The Celtic pagan festival of Imbolc, 1st February, celebrates the emergence of spring. The days can finally be seen to lengthen despite bitter frosts and the first green shoots begin to break through the hardened winter soil. Imbolc or Oimelc ‘Ewe’s milk’ celebrates the first lambs being born, and the precious gift of ewe’s milk which can be used to feed the youngest and oldest members of the family. Sacred to this time is the Celtic goddess Brighid (Breo-saighead ‘fiery arrow’ signifying her solar aspects) as the return of the sun begins to overturn the cold. In the Irish tradition she is the daughter of the Dagda ‘the good god’, and is often said to be a triple goddess or to have two sisters, also known as Brighid. She was the wife of Bres and when her son Ruadan was slain the made the first keening, the first lamenting shriek to ever be heard in Ireland. She is likely to be the same goddess as Brigantia, ‘exalted one’ the goddess of the Brigantes tribe in northern England.
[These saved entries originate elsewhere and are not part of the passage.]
Source: an optimization exercise on an open RTL-to-GDS flow (aim: small area, a short achievable clock period and few clock cycles per item). Production flows keep margins and buffers that such runs may drop. The RTL was checked by simulation tests, not by an equivalence proof against the original design.

## flow/design.v (module list and top-level ports; edited modules follow where they fit)
// module tpu_rsqrt_iter_unit: 1561 lines
// module fa_cell: 4 lines
// module ha_cell: 4 lines
module tpu_rsqrt_iter_unit #(
  parameter int IN_WIDTH  = 16,
  parameter int IN_FRAC   = 8,
  parameter int OUT_WIDTH = 16,
  parameter int OUT_FRAC  = 11,
  parameter int LUT_BITS  = 6,
  parameter int MAX_ITERS = 3,
  parameter int TAG_WIDTH = 4
) (
  input  logic                           clk,
  input  logic                           rst_n,
  input  logic                           flush,
  input  logic                           in_valid,
  output logic                           in_ready,
  input  logic [IN_WIDTH-1:0]            in_data,
  input  logic                           in_op,
  input  logic [$clog2(MAX_ITERS+1)-1:0] in_iters,
  input  logic [TAG_WIDTH-1:0]           in_tag,
  output logic                           out_valid,
  input  logic                           out_ready,
  output logic [OUT_WIDTH-1:0]           out_data,
  output logic [TAG_WIDTH-1:0]           out_tag,
  output logic                           out_sat,
  output logic                           out_zero,
  output logic                           busy,
  output logic [31:0]                    ops_count,
  output logic [31:0]                    sat_count
);
  // ...
==> flow/run.sh <==
#!/bin/bash
# synth_recipe.tcl (not shown) runs the flow's synth.tcl, then flattens the netlist and writes it again
# the make line also repeats each setting of config.mk as NAME=value (left out here)
make -C /OpenROAD-flow-scripts/flow DESIGN_CONFIG=/design/flow/config.mk WORK_HOME=/design/flow/orfs CLKGATE_MAP_FILE= SYNTH_SCRIPT=/design/flow/synth_recipe.tcl finish
==> flow/config.mk <==
export PLATFORM = sky130hd
export DESIGN_NAME = tpu_rsqrt_iter_unit
export DESIGN_NICKNAME = tpu_rsqrt_iter_unit
export VERILOG_FILES = /design/flow/design.v
export SDC_FILE = /design/flow/constraint.sdc
export NUM_CORES = 4
export LEC_CHECK = 0
export CAP_MARGIN = 20
export CORE_MARGIN = 2
export CORE_UTILIZATION = 55
export CTS_BUF_LIST = sky130_fd_sc_hd__clkbuf_16
export CTS_CLUSTER_DIAMETER = 150
export CTS_CLUSTER_SIZE = 25
export SETUP_SLACK_MARGIN = 5
export SLEW_MARGIN = 20
export SYNTH_HIERARCHICAL = 1
==> flow/constraint.sdc <==
create_clock -name core_clock -period 11.0 [get_ports {clk}]
set_input_delay 2.2000 -clock core_clock [delete_from_list [all_inputs] [get_ports {clk}]]
set_output_delay 2.2000 -clock core_clock [all_outputs]
set_load 0.01 [all_outputs]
Brighid’s attributes are many, but she is usually considered the patroness of poets, healers and smiths, although she is also connected with midwifery, as she births the spring. Scholars now sometimes connect her with various grain goddesses across Europe and this may be supported by our knowledge of Anglo-Saxon tradition, where libations of milk and bread were given to the fields on the first of February, in order to ensure the fertility of the crops. By that time Brighid had been Christianised into St Brigit, in Ireland St Br’d. Her name, legends, characteristics and holy places were subsumed wholesale by the church and her holy day was renamed Candlemas, yet her fiery attributes survived. Brighid’s Crosses, solar wheels made of straw, or sometimes of willow and wool, are still popular amulets for protection and blessing in Ireland and across Celtic Britain.
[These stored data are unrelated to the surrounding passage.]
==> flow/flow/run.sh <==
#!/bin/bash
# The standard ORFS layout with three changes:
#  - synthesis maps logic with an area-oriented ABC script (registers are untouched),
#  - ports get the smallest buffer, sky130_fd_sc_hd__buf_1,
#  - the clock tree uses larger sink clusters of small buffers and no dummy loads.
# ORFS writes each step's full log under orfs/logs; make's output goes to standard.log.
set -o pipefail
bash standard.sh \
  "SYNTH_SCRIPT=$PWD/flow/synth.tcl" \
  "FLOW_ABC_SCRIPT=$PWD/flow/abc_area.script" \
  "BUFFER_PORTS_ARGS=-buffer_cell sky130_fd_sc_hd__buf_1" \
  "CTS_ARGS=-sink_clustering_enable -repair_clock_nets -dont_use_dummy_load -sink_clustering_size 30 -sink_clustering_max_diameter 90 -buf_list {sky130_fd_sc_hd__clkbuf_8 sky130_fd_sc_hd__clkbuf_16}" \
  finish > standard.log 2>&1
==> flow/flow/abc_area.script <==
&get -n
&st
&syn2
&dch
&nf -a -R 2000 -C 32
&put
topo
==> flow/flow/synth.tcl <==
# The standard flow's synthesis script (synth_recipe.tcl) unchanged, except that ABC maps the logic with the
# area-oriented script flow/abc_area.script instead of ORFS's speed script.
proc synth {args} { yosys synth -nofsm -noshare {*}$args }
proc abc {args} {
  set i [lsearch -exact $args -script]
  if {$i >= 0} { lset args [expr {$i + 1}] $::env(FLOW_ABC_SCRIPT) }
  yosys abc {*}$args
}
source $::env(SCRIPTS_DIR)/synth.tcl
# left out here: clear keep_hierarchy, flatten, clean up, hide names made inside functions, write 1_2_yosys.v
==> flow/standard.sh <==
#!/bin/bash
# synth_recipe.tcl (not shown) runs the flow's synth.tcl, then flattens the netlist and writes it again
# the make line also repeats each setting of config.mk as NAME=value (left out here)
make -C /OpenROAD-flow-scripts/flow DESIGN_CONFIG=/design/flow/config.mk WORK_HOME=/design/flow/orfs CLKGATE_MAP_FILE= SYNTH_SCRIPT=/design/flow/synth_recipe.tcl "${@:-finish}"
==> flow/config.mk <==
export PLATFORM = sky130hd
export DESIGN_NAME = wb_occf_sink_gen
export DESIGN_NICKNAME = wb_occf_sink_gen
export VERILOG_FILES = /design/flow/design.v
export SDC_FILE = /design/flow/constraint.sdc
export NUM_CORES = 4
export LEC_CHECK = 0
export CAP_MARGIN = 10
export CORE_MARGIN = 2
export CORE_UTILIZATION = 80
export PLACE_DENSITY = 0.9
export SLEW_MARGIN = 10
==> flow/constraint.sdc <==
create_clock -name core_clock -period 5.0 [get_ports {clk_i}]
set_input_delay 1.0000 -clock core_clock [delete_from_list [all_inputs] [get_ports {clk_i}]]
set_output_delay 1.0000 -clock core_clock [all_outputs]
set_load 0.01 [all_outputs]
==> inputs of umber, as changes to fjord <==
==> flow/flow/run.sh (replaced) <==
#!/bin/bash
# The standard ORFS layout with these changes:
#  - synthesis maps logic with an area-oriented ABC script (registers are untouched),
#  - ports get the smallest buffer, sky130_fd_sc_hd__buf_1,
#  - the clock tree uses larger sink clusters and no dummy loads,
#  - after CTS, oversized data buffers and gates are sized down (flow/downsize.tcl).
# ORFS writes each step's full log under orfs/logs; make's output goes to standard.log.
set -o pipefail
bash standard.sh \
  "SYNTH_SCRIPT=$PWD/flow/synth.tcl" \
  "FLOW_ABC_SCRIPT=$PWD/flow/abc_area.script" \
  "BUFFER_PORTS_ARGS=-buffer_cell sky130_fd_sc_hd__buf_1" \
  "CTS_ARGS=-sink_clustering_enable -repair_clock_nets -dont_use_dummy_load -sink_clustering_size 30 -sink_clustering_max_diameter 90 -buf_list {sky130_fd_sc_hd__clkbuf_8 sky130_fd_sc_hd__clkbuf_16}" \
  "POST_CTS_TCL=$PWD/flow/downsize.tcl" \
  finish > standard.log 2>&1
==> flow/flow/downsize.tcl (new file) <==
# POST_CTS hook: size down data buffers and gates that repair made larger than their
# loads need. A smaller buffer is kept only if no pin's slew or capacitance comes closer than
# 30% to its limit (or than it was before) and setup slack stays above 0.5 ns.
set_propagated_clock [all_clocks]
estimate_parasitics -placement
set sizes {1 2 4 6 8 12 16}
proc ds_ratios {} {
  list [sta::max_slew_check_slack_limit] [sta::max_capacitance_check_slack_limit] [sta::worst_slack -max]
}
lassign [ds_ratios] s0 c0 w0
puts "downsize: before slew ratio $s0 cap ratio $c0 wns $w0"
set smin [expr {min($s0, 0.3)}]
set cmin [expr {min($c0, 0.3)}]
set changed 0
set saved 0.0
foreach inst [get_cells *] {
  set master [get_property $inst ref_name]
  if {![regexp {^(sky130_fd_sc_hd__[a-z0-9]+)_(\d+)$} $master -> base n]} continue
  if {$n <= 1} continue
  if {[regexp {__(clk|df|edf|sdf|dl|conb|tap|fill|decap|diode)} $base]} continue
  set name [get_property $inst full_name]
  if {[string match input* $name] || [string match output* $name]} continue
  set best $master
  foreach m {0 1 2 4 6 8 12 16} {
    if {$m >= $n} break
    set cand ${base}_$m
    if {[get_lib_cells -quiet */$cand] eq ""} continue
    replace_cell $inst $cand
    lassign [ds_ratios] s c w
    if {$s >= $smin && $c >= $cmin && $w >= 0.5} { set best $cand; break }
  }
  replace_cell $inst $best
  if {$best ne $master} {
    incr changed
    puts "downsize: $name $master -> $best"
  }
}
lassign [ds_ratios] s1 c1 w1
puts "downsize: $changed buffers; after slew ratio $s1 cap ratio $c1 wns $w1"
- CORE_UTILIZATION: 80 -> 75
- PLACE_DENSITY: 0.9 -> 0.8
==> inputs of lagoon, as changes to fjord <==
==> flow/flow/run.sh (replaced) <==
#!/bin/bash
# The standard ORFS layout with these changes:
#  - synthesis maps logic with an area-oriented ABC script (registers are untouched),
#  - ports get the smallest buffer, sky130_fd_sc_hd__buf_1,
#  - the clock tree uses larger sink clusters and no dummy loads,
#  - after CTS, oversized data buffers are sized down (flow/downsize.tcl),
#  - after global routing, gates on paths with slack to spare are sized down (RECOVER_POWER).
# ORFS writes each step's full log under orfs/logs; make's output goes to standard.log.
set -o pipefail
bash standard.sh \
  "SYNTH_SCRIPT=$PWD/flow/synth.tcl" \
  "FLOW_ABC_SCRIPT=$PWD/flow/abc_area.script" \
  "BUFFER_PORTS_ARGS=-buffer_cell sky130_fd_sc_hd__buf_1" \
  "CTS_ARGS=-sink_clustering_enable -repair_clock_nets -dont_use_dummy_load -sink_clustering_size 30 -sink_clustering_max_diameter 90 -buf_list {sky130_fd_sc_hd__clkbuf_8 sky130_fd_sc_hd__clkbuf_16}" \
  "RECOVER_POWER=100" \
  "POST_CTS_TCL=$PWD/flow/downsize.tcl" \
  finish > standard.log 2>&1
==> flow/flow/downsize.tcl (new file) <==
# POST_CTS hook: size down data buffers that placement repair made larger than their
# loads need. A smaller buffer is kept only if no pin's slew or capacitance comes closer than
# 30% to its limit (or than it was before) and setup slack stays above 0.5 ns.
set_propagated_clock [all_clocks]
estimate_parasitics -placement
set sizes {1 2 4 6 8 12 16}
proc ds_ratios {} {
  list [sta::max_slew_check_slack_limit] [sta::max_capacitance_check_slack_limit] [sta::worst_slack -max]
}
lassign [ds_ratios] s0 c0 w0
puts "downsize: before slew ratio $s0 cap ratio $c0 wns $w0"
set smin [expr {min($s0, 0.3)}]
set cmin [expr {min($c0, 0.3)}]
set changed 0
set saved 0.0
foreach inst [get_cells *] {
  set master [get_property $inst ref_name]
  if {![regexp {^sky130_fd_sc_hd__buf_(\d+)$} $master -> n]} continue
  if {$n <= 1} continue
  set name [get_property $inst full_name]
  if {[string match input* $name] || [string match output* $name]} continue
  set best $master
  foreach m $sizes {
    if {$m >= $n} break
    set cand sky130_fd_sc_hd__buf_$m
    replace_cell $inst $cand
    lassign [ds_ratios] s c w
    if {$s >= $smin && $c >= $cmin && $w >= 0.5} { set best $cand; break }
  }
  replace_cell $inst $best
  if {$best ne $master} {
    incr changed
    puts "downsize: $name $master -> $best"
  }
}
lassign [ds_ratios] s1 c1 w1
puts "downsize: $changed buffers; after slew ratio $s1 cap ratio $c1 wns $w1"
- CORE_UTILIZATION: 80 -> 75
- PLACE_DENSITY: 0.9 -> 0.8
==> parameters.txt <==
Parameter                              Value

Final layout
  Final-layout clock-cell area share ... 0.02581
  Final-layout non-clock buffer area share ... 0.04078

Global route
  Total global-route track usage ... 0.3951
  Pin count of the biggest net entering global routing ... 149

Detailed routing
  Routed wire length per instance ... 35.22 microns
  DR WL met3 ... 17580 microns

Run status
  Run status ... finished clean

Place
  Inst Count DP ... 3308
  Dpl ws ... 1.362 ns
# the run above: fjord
Brighid and later St Brigit held a sanctuary at Kildare, which was famous for its healers and was likely to once have been a pagan druidic college. Thus she is associated with poetry, as the bard, or filid was the preserver of Druidic wisdom well into the Christian Era. The sanctuary at Kildare held a sacred perpetual fire, of both healing and inspiration, which was maintained for centuries until it was extinguished in the Reformation (it has now been re-lit). The link between Brighid, fire and the resurgence of life-force at springtime, suggest that she was once associated with a Celtic version of Kundalini, which rises up through the earth at this time. This can be seen by the association Brighid has with serpents, one of her sacred animals, which signified life force, health, the phallus and potency to our ancestors. Old Gaelic hymns for Candlemas reflect the pagan nature of the celebration and her kundalini aspect;
‘Early on Brides morn, shall the serpent come from the hole.
I will not harm the serpent, nor will the serpent harm me.’
In the Hebrides, where Brighid is known as the midwife of Christ, her sexuality is barely veiled. As part of the Imbolc celebrations she was represented by a corn-doll which was prepared and dressed as a ‘bride’ by the women and paraded about the houses before being led to her marriage bed, where she was lain next to a phallic acorn tipped wand, representing her lover the god. Consider this when lighting candles this February, or when noticing the green shoots burst up from the soil, and let the potency of the earth, as well as the sun, bring you a season of new life, vigour and blessings.